== DATASET EXCERPTS ==
`src/hw/rtl/kcc_pkg.sv`:
```
// Shared types and constants of the key click classifier.
// No dependencies; used by kcc_key and key_click_classifier_top.
package kcc_pkg;

  // Width of the pin field; keys beyond it never read as pressed
  localparam int unsigned PinWidth  = 6;
  localparam int unsigned FlagWidth = 7;

  // Event flag encoding
  localparam logic [FlagWidth-1:0] FLAG_HOLD   = 7'h01;
  localparam logic [FlagWidth-1:0] FLAG_DOWN   = 7'h02;
  localparam logic [FlagWidth-1:0] FLAG_UP     = 7'h04;
  localparam logic [FlagWidth-1:0] FLAG_SINGLE = 7'h08;
  localparam logic [FlagWidth-1:0] FLAG_DOUBLE = 7'h10;
  localparam logic [FlagWidth-1:0] FLAG_LONG   = 7'h20;
  localparam logic [FlagWidth-1:0] FLAG_REPEAT = 7'h40;

  // Operation codes carried in tuser
  localparam logic OP_TICK  = 1'b0;
  localparam logic OP_CHECK = 1'b1;

  // Register indexes (byte address = 4 * index)
  localparam logic [1:0] REG_DOUBLE_WINDOW   = 2'd0;
  localparam logic [1:0] REG_LONG_PRESS_TIME = 2'd1;
  localparam logic [1:0] REG_REPEAT_INTERVAL = 2'd2;
  localparam logic [1:0] REG_SCAN_DIVIDER    = 2'd3;

  // Register reset values
  localparam logic [7:0] DOUBLE_WINDOW_RST   = 8'd10;
  localparam logic [7:0] LONG_PRESS_TIME_RST = 8'd50;
  localparam logic [7:0] REPEAT_INTERVAL_RST = 8'd10;
  localparam logic [7:0] SCAN_DIVIDER_RST    = 8'd5;

  typedef struct packed {
    logic [7:0] double_window;
    logic [7:0] long_press_time;
    logic [7:0] repeat_interval;
    logic [7:0] scan_divider;
  } kcc_cfg_t;

  // Per-key control for one processed request
  typedef struct packed {
    logic tick;     // timer countdown
    logic scan;     // sample pin and step the machine (only with tick)
    logic pressed;  // sampled pin, active high
    logic clear;    // clear the masked flags
  } kcc_key_ctrl_t;

endpackage

```
`src/hw/rtl/key_click_classifier_top.sv`:
```
// Key click classifier top level: stream ports, APB registers, key array.
// Depends on kcc_pkg and kcc_key.
//
// Takes one request per clock cycle while the output is not stalled and returns
// one result per request: the request is held in an input register, all keys
// are updated in parallel in a single combinational stage, and the result is
// captured in an output register. A tick request (tuser 0) counts down the key
// timers and, every scan_divider-th tick, samples the active-low pins and steps
// each key's click machine; it returns a zero result. A check request (tuser 1)
// returns the addressed key's flags and whether any masked flag was set, then
// clears those flags unless the mask is hold alone. The user must write the
// registers through APB only while the stream is idle; the block itself does
// not enforce this.
module key_click_classifier_top #(
  parameter int unsigned NUM_KEYS = 6
) (
  input  logic        clk_i,
  input  logic        rst_ni,
  // APB configuration port
  input  logic        psel,
  input  logic        penable,
  input  logic        pwrite,
  input  logic [3:0]  paddr,
  input  logic [31:0] pwdata,
  output logic [31:0] prdata,
  output logic        pready,
  // Request stream
  input  logic        s_axis_tvalid,
  output logic        s_axis_tready,
  input  logic [15:0] s_axis_tdata,  // pin_levels[5:0], key_index[8:6], flag_mask[15:9]
  input  logic        s_axis_tuser,  // operation: 0 tick, 1 check
  // Result stream
  output logic        m_axis_tvalid,
  input  logic        m_axis_tready,
  output logic [7:0]  m_axis_tdata   // check_hit[0], key_flags[7:1]
);
  import kcc_pkg::*;

  // Configuration registers
  kcc_cfg_t cfg_q;
  logic     cfg_wr;

  assign pready = 1'b1;
  assign cfg_wr = psel & penable & pwrite & pready;

  always_ff @(posedge clk_i or negedge rst_ni) begin
    if (!rst_ni) begin
      cfg_q.double_window   <= DOUBLE_WINDOW_RST;
      cfg_q.long_press_time <= LONG_PRESS_TIME_RST;
      cfg_q.repeat_interval <= REPEAT_INTERVAL_RST;
      cfg_q.scan_divider    <= SCAN_DIVIDER_RST;
    end else if (cfg_wr) begin
      case (paddr[3:2])
        REG_DOUBLE_WINDOW:   cfg_q.double_window   <= pwdata[7:0];
        REG_LONG_PRESS_TIME: cfg_q.long_press_time <= pwdata[7:0];
        REG_REPEAT_INTERVAL: cfg_q.repeat_interval <= pwdata[7:0];
        REG_SCAN_DIVIDER:    cfg_q.scan_divider    <= pwdata[7:0];
        default:             cfg_q                 <= cfg_q;
      endcase
    end
  end

  always_comb begin
    case (paddr[3:2])
      REG_DOUBLE_WINDOW:   prdata = {24'd0, cfg_q.double_window};
      REG_LONG_PRESS_TIME: prdata = {24'd0, cfg_q.long_press_time};
      REG_REPEAT_INTERVAL: prdata = {24'd0, cfg_q.repeat_interval};
      REG_SCAN_DIVIDER:    prdata = {24'd0, cfg_q.scan_divider};
      default:             prdata = 32'd0;
    endcase
  end

  // Input register
  logic                 in_valid_q;
  logic                 in_op_q;
  logic [PinWidth-1:0]  in_pins_q;
  logic [2:0]           in_idx_q;
  logic [FlagWidth-1:0] in_mask_q;
  logic                 out_valid_q;
  logic                 advance;

  assign advance       = in_valid_q & (~out_valid_q | m_axis_tready);
  assign s_axis_tready = ~in_valid_q | advance;

  always_ff @(posedge clk_i or negedge rst_ni) begin
    if (!rst_ni) begin
      in_valid_q <= 1'b0;
    end else if (s_axis_tready) begin
      in_valid_q <= s_axis_tvalid;
    end
  end

  always_ff @(posedge clk_i) begin
    if (s_axis_tvalid && s_axis_tready) begin
      in_op_q   <= s_axis_tuser;
      in_pins_q <= s_axis_tdata[5:0];
      in_idx_q  <= s_axis_tdata[8:6];
      in_mask_q <= s_axis_tdata[15:9];
    end
  end

  // Scan prescaler
  logic [7:0] prescale_q, prescale_inc;
  logic       do_tick, do_check, do_scan;

  assign do_tick      = advance & (in_op_q == OP_TICK);
  assign do_check     = advance & (in_op_q == OP_CHECK);
  assign prescale_inc = prescale_q + 8'd1;
  assign do_scan      = do_tick & (prescale_inc >= cfg_q.scan_divider);

  always_ff @(posedge clk_i or negedge rst_ni) begin
    if (!rst_ni) begin
      prescale_q <= 8'd0;
    end else if (do_tick) begin
      prescale_q <= do_scan ? 8'd0 : prescale_inc;
    end
  end

  // Check lookup: select the addressed key's flags
  logic [FlagWidth-1:0] key_flags [NUM_KEYS];
  logic [FlagWidth-1:0] sel_flags;
  logic                 idx_ok, hit, clear_ok;

  assign idx_ok = 32'(in_idx_q) < NUM_KEYS;

  always_comb begin
    sel_flags = '0;
    for (int k = 0; k < NUM_KEYS; k++) begin
      if (32'(in_idx_q) == k) begin
        sel_flags = sel_flags | key_flags[k];
      end
    end
  end

  assign hit      = idx_ok & ((sel_flags & in_mask_q) != '0);
  assign clear_ok = do_check & hit & (in_mask_q != FLAG_HOLD);

  // Key array
  for (genvar k = 0; k < NUM_KEYS; k++) begin : g_key
    kcc_key_ctrl_t ctrl;
    logic          pressed;

    if (k < PinWidth) begin : g_pin
      assign pressed = ~in_pins_q[k];
    end else begin : g_nopin
      assign pressed = 1'b0;
    end

    assign ctrl.tick    = do_tick;
    assign ctrl.scan    = do_scan;
    assign ctrl.pressed = pressed;
    assign ctrl.clear   = clear_ok & (32'(in_idx_q) == k);

    kcc_key u_key (
      .clk_i        (clk_i),
      .rst_ni       (rst_ni),
      .cfg_i        (cfg_q),
      .ctrl_i       (ctrl),
      .clear_mask_i (in_mask_q),
      .flags_o      (key_flags[k])
    );
  end

  // Result register
  logic                 out_hit_q;
  logic [FlagWidth-1:0] out_flags_q;

  always_ff @(posedge clk_i or negedge rst_ni) begin
    if (!rst_ni) begin
      out_valid_q <= 1'b0;
    end else if (advance) begin
      out_valid_q <= 1'b1;
    end else if (m_axis_tready) begin
      out_valid_q <= 1'b0;
    end
  end

  always_ff @(posedge clk_i) begin
    if (advance) begin
      out_hit_q   <= do_check & hit;
      out_flags_q <= (do_check && idx_ok) ? sel_flags : '0;
    end
  end

  assign m_axis_tvalid = out_valid_q;
  assign m_axis_tdata  = {out_flags_q, out_hit_q};

  // Assertions
  a_tick_result_zero: assert property (@(posedge clk_i) disable iff (!rst_ni)
    do_tick |=> (m_axis_tvalid && m_axis_tdata == 8'd0))
    else $error("tick request produced a nonzero result");

  a_scan_clears_prescale: assert property (@(posedge clk_i) disable iff (!rst_ni)
    do_scan |=> (prescale_q == 8'd0))
    else $error("prescaler not cleared after a scan");

  a_hit_has_flags: assert property (@(posedge clk_i) disable iff (!rst_ni)
    (m_axis_tvalid && m_axis_tdata[0]) |-> (m_axis_tdata[7:1] != 7'd0))
    else $error("check hit reported with no flags");

  a_out_range_no_hit: assert property (@(posedge clk_i) disable iff (!rst_ni)
    (do_check && !idx_ok) |=> (m_axis_tdata == 8'd0))
    else $error("out of range key reported a result");

endmodule

```
`src/hw/rtl/kcc_key.sv`:
```
// One key: press timer, five-state click machine and sticky event flags.
// Depends on kcc_pkg.
module kcc_key (
  input  logic                           clk_i,
  input  logic                           rst_ni,
  input  kcc_pkg::kcc_cfg_t              cfg_i,
  input  kcc_pkg::kcc_key_ctrl_t         ctrl_i,
  input  logic [kcc_pkg::FlagWidth-1:0]  clear_mask_i,
  output logic [kcc_pkg::FlagWidth-1:0]  flags_o
);
  import kcc_pkg::*;

  typedef enum logic [2:0] {
    ST_IDLE    = 3'd0,
    ST_PRESSED = 3'd1,
    ST_WAIT    = 3'd2,
    ST_SECOND  = 3'd3,
    ST_LONG    = 3'd4
  } click_state_e;

  click_state_e         state_q, state_d;
  logic [7:0]           timer_q, timer_d, timer_dec;
  logic                 cur_q, cur_d;
  logic [FlagWidth-1:0] flags_q, flags_d;

  // Next-state logic: countdown first, then the scan step sees the new timer
  always_comb begin
    timer_dec = (timer_q != 8'd0) ? (timer_q - 8'd1) : timer_q;
    state_d   = state_q;
    timer_d   = timer_q;
    cur_d     = cur_q;
    flags_d   = flags_q;

    if (ctrl_i.tick) begin
      timer_d = timer_dec;
    end

    if (ctrl_i.scan) begin
      cur_d = ctrl_i.pressed;
      if (ctrl_i.pressed) begin
        flags_d = flags_d | FLAG_HOLD;
      end else begin
        flags_d = flags_d & ~FLAG_HOLD;
      end
      if (ctrl_i.pressed && !cur_q) begin
        flags_d = flags_d | FLAG_DOWN;
      end
      if (!ctrl_i.pressed && cur_q) begin
        flags_d = flags_d | FLAG_UP;
      end

      case (state_q)
        ST_IDLE: begin
          if (ctrl_i.pressed) begin
            timer_d = cfg_i.long_press_time;
            state_d = ST_PRESSED;
          end
        end
        ST_PRESSED: begin
          if (!ctrl_i.pressed) begin
            timer_d = cfg_i.double_window;
            state_d = ST_WAIT;
          end else if (timer_dec == 8'd0) begin
            timer_d = cfg_i.repeat_interval;
            flags_d = flags_d | FLAG_LONG;
            state_d = ST_LONG;
          end
        end
        ST_WAIT: begin
          if (ctrl_i.pressed) begin
            flags_d = flags_d | FLAG_DOUBLE;
            state_d = ST_SECOND;
          end else if (timer_dec == 8'd0) begin
            flags_d = flags_d | FLAG_SINGLE;
            state_d = ST_IDLE;
          end
        end
        ST_SECOND: begin
          if (!ctrl_i.pressed) begin
            state_d = ST_IDLE;
          end
        end
        ST_LONG: begin
          if (!ctrl_i.pressed) begin
            state_d = ST_IDLE;
          end else if (timer_dec == 8'd0) begin
            timer_d = cfg_i.repeat_interval;
            flags_d = flags_d | FLAG_REPEAT;
          end
        end
        default: begin
          state_d = state_q;
        end
      endcase
    end

    // A check request clears the masked flags
    if (ctrl_i.clear) begin
      flags_d = flags_q & ~clear_mask_i;
    end
  end

  always_ff @(posedge clk_i or negedge rst_ni) begin
    if (!rst_ni) begin
      state_q <= ST_IDLE;
      timer_q <= 8'd0;
      cur_q   <= 1'b0;
      flags_q <= '0;
    end else begin
      state_q <= state_d;
      timer_q <= timer_d;
      cur_q   <= cur_d;
      flags_q <= flags_d;
    end
  end

  assign flags_o = flags_q;

endmodule

```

== WORK TO BE COMPLETED ==
What is needed is every line from the data above that includes the string "penable", copied out.

== EXPECTED ANSWER ==
  input  logic        penable,
  assign cfg_wr = psel & penable & pwrite & pready;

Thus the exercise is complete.